2. Find a Safe Spot to Park

One of the most important aspects of changing a tire is making sure you have a safe spot to pull over. Many accidents, injuries, and fatalities occur because motorists haven’t pulled their car, truck, or SUV far enough off the road.

If you have a safety marker and/or flare, and you can safely put them out, it’s a good idea to do so. They are visible markers to other drivers, especially in the dark, that a car is in distress and someone might be outside the vehicle.

3. Gather Tools and Car Manual

Once you’re safely pulled over, gather your tire-changing tool, such as a tire jack and lug wrench (before you get out of the car, if possible). If you’re unsure what you’re doing, take a moment to review the vehicle manual and read specific tire-changing directions for your car.

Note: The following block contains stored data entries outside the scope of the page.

<file path="src/rtl/bia_pkg.sv">
// Shared types, constants and helper functions of the bitmap id allocator.
package bia_pkg;

    // Default pool geometry
    localparam int POOL_SLOTS_DEF = 1024;
    localparam int WORD_BITS_DEF  = 64;

    // Fixed field widths
    localparam int ID_W     = 32;
    localparam int STATUS_W = 3;
    localparam int COUNT_W  = 13;

    // Result status codes
    typedef enum logic [STATUS_W-1:0] {
        ST_GRANTED   = 3'd0,
        ST_EXHAUSTED = 3'd1,
        ST_FREED     = 3'd2,
        ST_RANGE     = 3'd3,
        ST_DOUBLE    = 3'd4
    } status_t;

    // Request kinds
    localparam logic REQ_ALLOC = 1'b0;
    localparam logic REQ_FREE  = 1'b1;

    // Request and result beats
    typedef struct packed {
        logic            req_type;
        logic [ID_W-1:0] free_id;
    } req_t;

    typedef struct packed {
        status_t            status;
        logic [ID_W-1:0]    granted_id;
        logic [COUNT_W-1:0] active_count;
        logic [ID_W-1:0]    total_grants;
    } rsp_t;

    // Shared adder control and result
    typedef enum logic [0:0] {
        ALU_ADD = 1'b0,
        ALU_SUB = 1'b1
    } alu_op_t;

    typedef struct packed {
        alu_op_t         op;
        logic [ID_W-1:0] a;
        logic [ID_W-1:0] b;
    } alu_ctl_t;

    typedef struct packed {
        logic [ID_W-1:0] value;
        logic            ge;     // a >= b, meaningful on subtract
    } alu_res_t;

    // Index of the lowest set bit of a byte (0 when none is set)
    function automatic logic [2:0] lowest8(input logic [7:0] v);
        logic [2:0] n;
        n = 3'd0;
        for (int i = 7; i >= 0; i--)
        begin
            if (v[i])
            begin
                n = 3'(i);
            end
        end
        return n;
    endfunction

endpackage

</file>
<file path="src/rtl/bia_ram.sv">
// Generic single-write, single-read RAM with registered read data.
module bia_ram #(
    parameter int WIDTH = 64,
    parameter int DEPTH = 16,
    parameter int AW    = (DEPTH > 1) ? $clog2(DEPTH) : 1
) (
    input  logic             clk,
    input  logic             wr_en,
    input  logic [AW-1:0]    wr_addr,
    input  logic [WIDTH-1:0] wr_data,
    input  logic             rd_en,
    input  logic [AW-1:0]    rd_addr,
    output logic [WIDTH-1:0] rd_data
);

    logic [WIDTH-1:0] mem [DEPTH];
    logic [WIDTH-1:0] rd_data_reg;

    always_ff @(posedge clk)
    begin
        if (wr_en)
        begin
            mem[wr_addr] <= wr_data;
        end
        if (rd_en)
        begin
            rd_data_reg <= mem[rd_addr];
        end
    end

    assign rd_data = rd_data_reg;

endmodule

</file>
<file path="src/rtl/bia_alu.sv">
// Shared 32-bit add/subtract unit with unsigned compare flag.
module bia_alu (
    input  bia_pkg::alu_ctl_t ctl,
    output bia_pkg::alu_res_t res
);
    import bia_pkg::*;

    logic [ID_W-1:0] b_eff;
    logic [ID_W:0]   sum;

    // Subtract as a + ~b + 1; carry out means no borrow
    always_comb
    begin
        b_eff = (ctl.op == ALU_SUB) ? ~ctl.b : ctl.b;
        sum   = {1'b0, ctl.a} + {1'b0, b_eff} + (ID_W + 1)'(ctl.op == ALU_SUB);
        res.value = sum[ID_W-1:0];
        res.ge    = sum[ID_W];
    end

endmodule

</file>
<file path="src/rtl/bitmap_id_allocator.sv">
// Top level of the bitmap id allocator: sequencer, counters, register port.
//
//  channel  | dir | handshake             | beat
//  ---------+-----+-----------------------+-------------------------------
//  req      | in  | req_valid / req_stall | req_type, free_id
//  rsp      | out | rsp_valid / rsp_stall | status, granted_id, counts
//  apb      | in  | psel/penable, pready  | id_base at byte address 0
//
// Path from accept until req_stall drops, with the output register free:
// allocate goes through S_SCAN (one RAM read a cycle, up to MAP_WORDS words),
// S_CHUNK, S_BIT and S_DONE; an exhausted pool goes from S_SCAN to S_DONE. Free goes
// through S_RANGE, S_DIV (stepping past up to MAP_WORDS - 1 words), S_FCHK and S_DONE;
// out of range, from S_RANGE to S_DONE. After reset a clearing pass fills the bitmap under req_stall.
// A result waits in the output register while the next request works.
module bitmap_id_allocator #(
    parameter int POOL_SLOTS = bia_pkg::POOL_SLOTS_DEF,
    parameter int WORD_BITS  = bia_pkg::WORD_BITS_DEF
) (
    input  logic                clk,
    input  logic                rst_n,
    input  logic                req_valid,
    output logic                req_stall,
    input  bia_pkg::req_t       req,
    output logic                rsp_valid,
    input  logic                rsp_stall,
    output bia_pkg::rsp_t       rsp,
    input  logic                psel,
    input  logic                penable,
    input  logic                pwrite,
    input  logic [2:0]          paddr,
    input  logic [31:0]         pwdata,
    output logic [31:0]         prdata,
    output logic                pready
);
    import bia_pkg::*;

    localparam int MAP_WORDS = (POOL_SLOTS + WORD_BITS - 1) / WORD_BITS;
    localparam int WADDR_W   = (MAP_WORDS > 1) ? $clog2(MAP_WORDS) : 1;
    localparam int SLOT_W    = (POOL_SLOTS > 1) ? $clog2(POOL_SLOTS) : 1;
    localparam int CNT_W     = $clog2(POOL_SLOTS + 1);
    localparam int BIT_W     = $clog2(WORD_BITS);
    localparam int NCHUNK    = (WORD_BITS + 7) / 8;
    localparam int CHUNK_W   = (NCHUNK > 1) ? $clog2(NCHUNK) : 1;
    localparam int PAD_BITS  = NCHUNK * 8;
    localparam int FIND_W    = CHUNK_W + 3;
    localparam int TAIL      = POOL_SLOTS % WORD_BITS;
    localparam logic [WORD_BITS-1:0] FULL_WORD = {WORD_BITS{1'b1}};
    localparam logic [WORD_BITS-1:0] LAST_WORD =
        (TAIL == 0) ? FULL_WORD : (FULL_WORD >> (WORD_BITS - TAIL));
    localparam logic [WADDR_W-1:0] LAST_W = WADDR_W'(MAP_WORDS - 1);

    typedef enum logic [8:0] {
        S_INIT  = 9'b000000001,
        S_IDLE  = 9'b000000010,
        S_SCAN  = 9'b000000100,
        S_CHUNK = 9'b000001000,
        S_BIT   = 9'b000010000,
        S_RANGE = 9'b000100000,
        S_DIV   = 9'b001000000,
        S_FCHK  = 9'b010000000,
        S_DONE  = 9'b100000000
    } state_t;

    state_t               state_reg, state_next;
    logic [WADDR_W-1:0]   clr_reg, clr_next;
    logic [WADDR_W-1:0]   chk_w_reg, chk_w_next;
    logic [WADDR_W-1:0]   issue_w_reg, issue_w_next;
    logic [WADDR_W-1:0]   cnt_reg, cnt_next;
    logic [WADDR_W-1:0]   hint_reg, hint_next;
    logic [CNT_W-1:0]     active_reg, active_next;
    logic [ID_W-1:0]      total_reg, total_next;
    logic [ID_W-1:0]      id_base_reg;
    logic [ID_W-1:0]      slot_reg, slot_next;
    logic [SLOT_W-1:0]    rem_reg, rem_next;
    logic [WORD_BITS-1:0] word_reg, word_next;
    logic [CHUNK_W-1:0]   chunk_reg, chunk_next;
    status_t              status_reg, status_next;
    logic                 rsp_valid_reg, rsp_valid_next;
    rsp_t                 rsp_reg, rsp_next;

    // RAM port signals
    logic                 ram_wr_en, ram_rd_en;
    logic [WADDR_W-1:0]   ram_wr_addr, ram_rd_addr;
    logic [WORD_BITS-1:0] ram_wr_data, ram_rd_data;

    alu_ctl_t             alu_ctl;
    alu_res_t             alu_res;

    logic                 accept;
    logic [PAD_BITS-1:0]  word_pad;
    logic [7:0]           chunk_flags;
    logic [7:0]           sel_byte;
    logic [FIND_W-1:0]    found;
    logic [BIT_W-1:0]     free_bit;

    bia_ram #(
        .WIDTH (WORD_BITS),
        .DEPTH (MAP_WORDS),
        .AW    (WADDR_W)
    ) u_map (
        .clk     (clk),
        .wr_en   (ram_wr_en),
        .wr_addr (ram_wr_addr),
        .wr_data (ram_wr_data),
        .rd_en   (ram_rd_en),
        .rd_addr (ram_rd_addr),
        .rd_data (ram_rd_data)
    );

    bia_alu u_alu (
        .ctl (alu_ctl),
        .res (alu_res)
    );

    // Register port
    assign pready = 1'b1;
    assign prdata = paddr[2] ? 32'd0 : id_base_reg;

    always_ff @(posedge clk or negedge rst_n)
    begin
        if (!rst_n)
        begin
            id_base_reg <= 32'd1;
        end
        else if (psel && penable && pwrite && pready && !paddr[2])
        begin
            id_base_reg <= pwdata;
        end
    end

    // Bit search helpers: lowest non-empty byte, then lowest bit in it
    assign word_pad = PAD_BITS'(word_reg);

    always_comb
    begin
        chunk_flags = 8'd0;
        for (int c = 0; c < NCHUNK; c++)
        begin
            chunk_flags[c] = |word_pad[c*8 +: 8];
        end
    end

    assign sel_byte = word_pad[chunk_reg*8 +: 8];
    assign found    = {chunk_reg, lowest8(sel_byte)};
    assign free_bit = BIT_W'(rem_reg);

    assign req_stall = (state_reg != S_IDLE);
    assign accept    = req_valid && !req_stall;

    // Sequencer
    always_comb
    begin
        state_next     = state_reg;
        clr_next       = clr_reg;
        chk_w_next     = chk_w_reg;
        issue_w_next   = issue_w_reg;
        cnt_next       = cnt_reg;
        hint_next      = hint_reg;
        active_next    = active_reg;
        total_next     = total_reg;
        slot_next      = slot_reg;
        rem_next       = rem_reg;
        word_next      = word_reg;
        chunk_next     = chunk_reg;
        status_next    = status_reg;
        rsp_valid_next = rsp_valid_reg && rsp_stall;
        rsp_next       = rsp_reg;
        ram_wr_en      = 1'b0;
        ram_wr_addr    = chk_w_reg;
        ram_wr_data    = ram_rd_data;
        ram_rd_en      = 1'b0;
        ram_rd_addr    = chk_w_reg;
        alu_ctl.op     = ALU_SUB;
        alu_ctl.a      = slot_reg;
        alu_ctl.b      = 32'(POOL_SLOTS);

        case (state_reg)
            S_INIT:
            begin
                ram_wr_en   = 1'b1;
                ram_wr_addr = clr_reg;
                ram_wr_data = (clr_reg == LAST_W) ? LAST_WORD : FULL_WORD;
                clr_next    = clr_reg + 1'b1;
                if (clr_reg == LAST_W)
                begin
                    state_next = S_IDLE;
                end
            end
            S_IDLE:
            begin
                alu_ctl.a = req.free_id;
                alu_ctl.b = id_base_reg;
                if (accept)
                begin
                    if (req.req_type == REQ_ALLOC)
                    begin
                        ram_rd_en    = 1'b1;
                        ram_rd_addr  = hint_reg;
                        chk_w_next   = hint_reg;
                        issue_w_next = (hint_reg == LAST_W) ? '0 : hint_reg + 1'b1;
                        cnt_next     = '0;
                        state_next   = S_SCAN;
                    end
                    else
                    begin
                        slot_next  = alu_res.value;
                        state_next = S_RANGE;
                    end
                end
            end
            // One word checked per cycle while the next read is in flight
            S_SCAN:
            begin
                if (|ram_rd_data)
                begin
                    word_next  = ram_rd_data;
                    state_next = S_CHUNK;
                end
                else if (cnt_reg == LAST_W)
                begin
                    status_next = ST_EXHAUSTED;
                    state_next  = S_DONE;
                end
                else
                begin
                    ram_rd_en    = 1'b1;
                    ram_rd_addr  = issue_w_reg;
                    chk_w_next   = issue_w_reg;
                    issue_w_next = (issue_w_reg == LAST_W) ? '0 : issue_w_reg + 1'b1;
                    cnt_next     = cnt_reg + 1'b1;
                end
            end
            S_CHUNK:
            begin
                chunk_next = CHUNK_W'(lowest8(chunk_flags));
                state_next = S_BIT;
            end
            // Claim the bit and form the slot index
            S_BIT:
            begin
                alu_ctl.op  = ALU_ADD;
                alu_ctl.a   = 32'(chk_w_reg) * WORD_BITS;
                alu_ctl.b   = 32'(found);
                slot_next   = alu_res.value;
                ram_wr_en   = 1'b1;
                ram_wr_addr = chk_w_reg;
                ram_wr_data = word_reg & ~(WORD_BITS'(1) << found);
                hint_next   = chk_w_reg;
                active_next = active_reg + 1'b1;
                total_next  = total_reg + 1'b1;
                status_next = ST_GRANTED;
                state_next  = S_DONE;
            end
            S_RANGE:
            begin
                if (alu_res.ge)
                begin
                    status_next = ST_RANGE;
                    state_next  = S_DONE;
                end
                else
                begin
                    rem_next   = SLOT_W'(slot_reg);
                    chk_w_next = '0;
                    state_next = S_DIV;
                end
            end
            // Reduce the slot to word index and bit by repeated subtraction
            S_DIV:
            begin
                alu_ctl.a = 32'(rem_reg);
                alu_ctl.b = 32'(WORD_BITS);
                if (alu_res.ge)
                begin
                    rem_next   = SLOT_W'(alu_res.value);
                    chk_w_next = chk_w_reg + 1'b1;
                end
                else
                begin
                    ram_rd_en   = 1'b1;
                    ram_rd_addr = chk_w_reg;
                    state_next  = S_FCHK;
                end
            end
            S_FCHK:
            begin
                if (ram_rd_data[free_bit])
                begin
                    status_next = ST_DOUBLE;
                end
                else
                begin
                    ram_wr_en   = 1'b1;
                    ram_wr_addr = chk_w_reg;
                    ram_wr_data = ram_rd_data | (WORD_BITS'(1) << free_bit);
                    if (active_reg != '0)
                    begin
                        active_next = active_reg - 1'b1;
                    end
                    status_next = ST_FREED;
                end
                state_next = S_DONE;
            end
            // Hand the result to the output register once it is free
            S_DONE:
            begin
                alu_ctl.op = ALU_ADD;
                alu_ctl.a  = id_base_reg;
                alu_ctl.b  = slot_reg;
                if (!rsp_valid_reg || !rsp_stall)
                begin
                    rsp_next.status       = status_reg;
                    rsp_next.granted_id   = (status_reg == ST_GRANTED) ? alu_res.value : '0;
                    rsp_next.active_count = COUNT_W'(active_reg);
                    rsp_next.total_grants = total_reg;
                    rsp_valid_next        = 1'b1;
                    state_next            = S_IDLE;
                end
            end
            default:
            begin
                state_next = S_IDLE;
            end
        endcase
    end

    // Control state
    always_ff @(posedge clk or negedge rst_n)
    begin
        if (!rst_n)
        begin
            state_reg     <= S_INIT;
            clr_reg       <= '0;
            hint_reg      <= '0;
            active_reg    <= '0;
            total_reg     <= '0;
            rsp_valid_reg <= 1'b0;
            cnt_reg       <= '0;
        end
        else
        begin
            state_reg     <= state_next;
            clr_reg       <= clr_next;
            hint_reg      <= hint_next;
            active_reg    <= active_next;
            total_reg     <= total_next;
            rsp_valid_reg <= rsp_valid_next;
            cnt_reg       <= cnt_next;
        end
    end

    // Working payload
    always_ff @(posedge clk)
    begin
        chk_w_reg   <= chk_w_next;
        issue_w_reg <= issue_w_next;
        slot_reg    <= slot_next;
        rem_reg     <= rem_next;
        word_reg    <= word_next;
        chunk_reg   <= chunk_next;
        status_reg  <= status_next;
        rsp_reg     <= rsp_next;
    end

    assign rsp_valid = rsp_valid_reg;
    assign rsp       = rsp_reg;

    // Checks
    a_active_bound: assert property (@(posedge clk) disable iff (!rst_n)
        32'(active_reg) <= POOL_SLOTS)
        else $error("active count above pool size");

    a_rsp_from_done: assert property (@(posedge clk) disable iff (!rst_n)
        (rsp_valid && !rsp_stall) |=> (!rsp_valid || $past(state_reg == S_DONE)))
        else $error("result beat not loaded from done state");

    a_grant_counts: assert property (@(posedge clk) disable iff (!rst_n)
        (state_reg == S_BIT) |=> (total_reg == $past(total_reg) + 32'd1))
        else $error("grant did not advance total count");

    a_scan_bound: assert property (@(posedge clk) disable iff (!rst_n)
        (state_reg == S_SCAN) |-> (32'(cnt_reg) < MAP_WORDS))
        else $error("scan ran past the last word");

    a_div_bound: assert property (@(posedge clk) disable iff (!rst_n)
        (state_reg == S_FCHK) |-> (32'(rem_reg) < WORD_BITS))
        else $error("free bit index not reduced below word size");

endmodule

</file>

Also, located your spare tire. It’s important to know where your spare tire is before you get on the road. Is it under the floorboard? Attached to the back of your vehicle?

4. Loosen the Lug Nuts

Place the jack and lug wrench next to each other near the spare tire so you have everything you need on hand. Having the manual available to refer to is a good idea as well.

Use the lug wrench to loosen the lug nuts. They might be really tight and hard to twist—don’t be afraid to apply full pressure.

Loosen the lug nuts until you can turn them with your fingers, but don’t take them off, as you’ll risk losing them. Especially if you’re changing your tire in the dark.

5. Place the Tire Jack to Raise the Car

Check the owner’s manual for exactly where on your vehicle you should place the jack. It’s extremely important you put the jack in the correct place.

Follow the manual’s guidelines for how to raise the car and how much. A few inches off the ground should suffice. If the jack fails, never put any part of your body beneath the car.

6. Remove the Spare Tire and the Lug Nuts

Now that the tire is raised and ready to be taken off, you can fully remove the lug nuts. Make sure you put them somewhere safe so they don’t roll away and get lost. You need them all!

The tire is now ready to be removed! It might take some effort and moving around, but with all the lug nuts removed and the car jack lifting the vehicle, it should come off fairly easily.

7. Place the Spare Tire

From here, you simply reverse the steps you used to take off the tire.

Fit the spare tire into the empty space where the flat tire originally was. Use your hands to screw the lug nuts back on, but only finger-tighten them at this point.

8. Remove the Jack and Lower the Car

Now it’s time to lower the car.

Again, it’s a good idea to refer to the manual to make sure you’re raising and lowering the car properly and safely.

When the car is securely on the ground, carefully remove the jack and store it.

9. Tighten the Lug Nuts

Tighten the lug nuts with the wrench as tight as you can, and even go back over and double-check to be sure.

Once the lug nuts are tight, properly store away the rest of your equipment, so it’s ready to use when you need it again.

If you have a tire pressure gauge, it’s a good idea to check the spare. It’s a good idea to keep your spare aired up so you don’t have the unfortunate incidence of both your tire and your spare being flat.

10. Drive Your Car to an Auto Repair Shop

Even if it seems fine, once you’re back on the road, it’s a good safety precaution to stop at the closest service station and check the lug nuts and tire pressure.

A spare is called that for a reason. It’s not meant to be driven any great distance. Take your car to your trusted local mechanic as soon as you can to get your tire fixed and/or replaced.

If you’re worried there might be more significant issues than just the flat tire, or if there are issues with your tire or spare, or if you’re not in a safe place to change your tire, it’s a good idea to call roadside assistance.

However, it’s important to note that roadside assistance might not be able to reach you for a prolonged time—maybe even hours.

While changing your tire can be intimidating, it’s important to know how to do it.